In 2005 the TEA implemented a district-level special-education enrollment target of 8.5 percent—apparently in response to an unexpected budget cut—which led to an immediate drop in such enrollment. Besides the pressure to reduce enrollment, there were no other real changes introduced. Sure enough, over the next ten years, special education enrollment dropped from 13.0 to 8.5 percent. By 2018, about 225,000 fewer students were enrolled in special education programs annually across the state.
The study utilizes a couple empirical models, but mainly a difference-in-differences strategy that compares changes in special education removal, educational attainment, and labor market outcomes across cohorts before and after the policy, and with differing amounts of treatment intensity. The idea is that districts with higher pre-policy special education rates faced stronger pressure to reduce rates, and that cohorts were treated differentially based on how long they were exposed to the policy.
The main sample consists of fifth-grade special education cohorts (since special education identification typically levels off by fifth grade), enrolled between 1990–00 and 2004–05—which was the last cohort diagnosed before the special education target was enforced. Ninety-one percent of students with special needs who are diagnosed by fifth grade have malleable disabilities, such as speech impairment, learning disability, and attention deficit hyperactivity disorder (ADHD)—not physical or severe cognitive disabilities (non-malleable)—so analysts look at those two groups separately.
The key finding is that for the overall sample, students with special needs enrolled in the average district experienced a 3.5 percent point (12 percent) increase in the likelihood of special-education removal, a 1.9 percentage point (2.6 percent) decrease in the likelihood of high school completion, and a 1.2 percentage point (3.7 percent) decrease in the likelihood of college enrollment after the policy’s introduction. Specifically, for students with malleable disabilities on the margins of placement into services, removal from special education decreases high school completion and college enrollment by 52 and 37 percentage points, respectively. These are large effects, but the analysts contend that because the students now had to take the exit exam—and take it without modifications—it was harder to meet graduation requirements. And in fact, students were indeed much less likely to pass the exit exam. There were no statistically significant differences for students with non-malleable disabilities.
Finally, lower income and minority students experienced larger decreases, and the negative impacts tended to be concentrated among these students, in part because districts were under pressure to limit enrollment for minority students if their rate of identification exceeded the proportion of minority students in the district.
All of that said, they did not find that removal from special education leads to significant declines in long-term outcomes, including college degree attainment or earnings in the labor market measured six years after graduation.

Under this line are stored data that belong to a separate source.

Setup of run 1:
## timer_top
module timer_top (
	input  wire sys_clk,
	input  wire sys_rst_n,
	input  wire tim_psel,
	input  wire tim_penable,
	input  wire tim_pwrite,
	input  wire [11:0] tim_paddr,
	input  wire [31:0] tim_pwdata,
	input  wire [3:0]  tim_pstrb,
	output wire [31:0] tim_prdata,
	output wire tim_pslverr,
	output wire tim_pready,
	output wire tim_int,
	input  wire dbg_mode
);
	wire wr_en;
	wire rd_en;
	wire timer_en;
	wire div_en;
	wire [3:0]  div_val;
	wire [63:0] cnt_tdr;
	wire cnt_tdr_en;
	wire cnt_clr;
	wire timer_en_nedge;
	wire [63:0] count;
	wire cnt_update;
	wire halt_en;
	apb_slave apb_slave_u(
		.sys_clk        (sys_clk        ),
		.sys_rst_n      (sys_rst_n      ),
		.tim_psel       (tim_psel       ),
		.tim_penable    (tim_penable    ),
		.tim_pwrite     (tim_pwrite     ),
		.tim_pready     (tim_pready     ),
		.wr_en          (wr_en          ),
		.rd_en          (rd_en          )
	);	
	register register_u (
		.sys_clk        (sys_clk        ),
		.sys_rst_n      (sys_rst_n      ),
		.wr_en          (wr_en          ),
		.rd_en          (rd_en          ),
		.tim_paddr      (tim_paddr      ),
		.tim_pwdata     (tim_pwdata     ),
		.tim_prdata     (tim_prdata     ),
		.tim_pstrb      (tim_pstrb      ),
		.tim_pslverr    (tim_pslverr    ),
		.tim_int        (tim_int        ),
  ...
clock: 3.26 ns
lec_check: 0
abc_area: 1
cap_margin: 20
core_margin: 2
core_utilization: 72
cts_cluster_diameter: 119
cts_cluster_size: 85
gpl_timing_driven: 1
min_routing_layer: met1
place_density_lb_addon: 0.29
setup_slack_margin: 0.83
slew_margin: 35
tns_end_percent: 95
run.sh (not shown) runs the stock make flow with config.mk's settings and CLKGATE_MAP_FILE=.
Status: run 1 FAILED at global routing (tool error)
Inputs modified between run 1 and run 2:
Settings: PLACE_DENSITY newly set to 0.6; CTS_CLUSTER_SIZE removed (was 85); MIN_ROUTING_LAYER removed (was met1); SLEW_MARGIN changed from 35 to 20; PLACE_DENSITY_LB_ADDON removed (was 0.29); TNS_END_PERCENT removed (was 95); CORE_UTILIZATION changed from 72 to 67; SETUP_SLACK_MARGIN removed (was 0.83); CTS_CLUSTER_DIAMETER removed (was 119); GPL_TIMING_DRIVEN removed (was 1); the clock period (ns, I/O delays scaled along) changed from 3.26 to 7.12.
Notes after the runs:
Changes observed in run 2 relative to run 1: floorplan utilization fell by 5.3 points, die width increased 3.6%, die size rose about 7%, vertical die dimension now larger, fraction of registers with async set or reset after synthesis has remained practically unchanged. Instance count after placement with tap cells included: run 2 lower than run 1. The final layout from run 2, which completed every stage, passed the timing, design-rule and antenna checks at the end of the flow.
[inputs] run 3 vs run 2
Settings: putting CTS_CLUSTER_SIZE at 94 where nothing was set; swapping 67 for 58 in CORE_UTILIZATION; swapping 7.12 for 4.14 in the clock period (ns, I/O delays scaled along).
Results
Run 3 -> run 2: combinational share of power flat
The more densely filled core belongs to run 2, not run 3.
Run 3 vs. run 2: count of fill cells added during filler insertion increased 603; leakage power total increased 4.0%.

---

Setup of yarrow:
Starting RTL as in the previous note.
Settings: LEC_CHECK=0, CAP_MARGIN=5, CORE_MARGIN=2, CORE_UTILIZATION=72, CTS_CLUSTER_DIAMETER=205, GPL_TIMING_DRIVEN=1, MIN_ROUTING_LAYER=met1, SETUP_SLACK_MARGIN=0.21, SLEW_MARGIN=35, TNS_END_PERCENT=95; clock period 3.19 ns.
yarrow: PASS, flow complete, no timing, DRC or antenna violations
Relative to yarrow, the following input files were edited for willow:
==> flow/config.mk <==
export PLATFORM = sky130hd
export DESIGN_NAME = timer_top
export DESIGN_NICKNAME = timer_top
export VERILOG_FILES = /design/flow/design.v
export SDC_FILE = /design/flow/constraint.sdc
export NUM_CORES = 4
export LEC_CHECK = 0
export CAP_MARGIN = 20
export CORE_MARGIN = 2
export CORE_UTILIZATION = 40
export PLACE_DENSITY = 0.6
export SLEW_MARGIN = 20
==> flow/constraint.sdc <==
create_clock -name core_clock -period 6.5 [get_ports {sys_clk}]
set_input_delay 1.3000 -clock core_clock [delete_from_list [all_inputs] [get_ports {sys_clk}]]
set_output_delay 1.3000 -clock core_clock [all_outputs]
set_load 0.01 [all_outputs]
## What came out
- Across both runs, met1 wire length was higher for willow than for yarrow.
- Taking yarrow as the reference point, the fraction of power consumed by combinational cells of willow falls by 0.5 points.
- What yarrow reported for power has to be multiplied by 0.48 to get the figure for willow.
- Delta (willow minus yarrow): layout filler cell count went up 2290, via count moved down.
- yarrow -> willow: count of clock buffers in the final design increased by more than 10%
- willow ends up with a total iterations of the first detailed-routing run that is 20 lower than in yarrow.
- As far as final tally of max-slew violations goes, yarrow and willow are indistinguishable; the numbers are identical.
- Of willow and yarrow, yarrow shows the higher combinational power, with willow below it.
--- input diff willow..violet ---
diff --git a/flow/config.mk b/flow/config.mk
--- a/flow/config.mk
+++ b/flow/config.mk
@@ -9,3 +9,3 @@
 export CORE_MARGIN = 2
-export CORE_UTILIZATION = 40
+export CORE_UTILIZATION = 52
 export PLACE_DENSITY = 0.6
==> flow/constraint.sdc <==
create_clock -name core_clock -period 7.14 [get_ports {sys_clk}]
set_input_delay 1.4280 -clock core_clock [delete_from_list [all_inputs] [get_ports {sys_clk}]]
set_output_delay 1.4280 -clock core_clock [all_outputs]
set_load 0.01 [all_outputs]
Results
In violet relative to willow, total of clock buffers placed in the layout had gone down by more than 10%.
On combinational fraction of design power, willow and violet are basically level.
violet reports a higher clock share of power than willow does.
Via total after detailed routing was higher in violet than in willow.
Input-level comparison between sierra and violet:
diff --git a/flow/config.mk b/flow/config.mk
--- a/flow/config.mk
+++ b/flow/config.mk
@@ -7,6 +7,10 @@
 export LEC_CHECK = 0
+export ABC_AREA = 1
 export CAP_MARGIN = 20
 export CORE_MARGIN = 2
-export CORE_UTILIZATION = 52
-export PLACE_DENSITY = 0.6
+export CORE_UTILIZATION = 72
+export CTS_CLUSTER_DIAMETER = 105
+export CTS_CLUSTER_SIZE = 74
+export PLACE_DENSITY_LB_ADDON = 0.28
+export SETUP_SLACK_MARGIN = 0.82
 export SLEW_MARGIN = 20
==> flow/constraint.sdc <==
create_clock -name core_clock -period 3.25 [get_ports {sys_clk}]
set_input_delay 0.6500 -clock core_clock [delete_from_list [all_inputs] [get_ports {sys_clk}]]
set_output_delay 0.6500 -clock core_clock [all_outputs]
set_load 0.01 [all_outputs]
Notes after the runs:
Note that the cell total in the yosys stat output recorded for violet amounts to 0.53 times the value seen in sierra.
sierra did not finish; a tool error ended it in global routing.
Number of cells in the design after placement (sierra over violet): increase, 1128
In the reports for violet and sierra, the larger die area belongs to violet.
Quantity of gates resized following cts: sierra higher than violet
Power is estimated from default activity; no workload was simulated.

Bottom line: Imposing an enrollment cap for special education is not the way to address spiraling costs. Still, we desperately need smart solutions about how to serve students with special needs better and more efficiently. We at Fordham have long bemoaned that our special education system is antiquated. Moreover, there’s little incentive to improve it for ill-served students, and districts are at a loss with how to fund it properly. Texas’s shake-up missed the mark, but another might yield improvements. Let’s not give up on trying.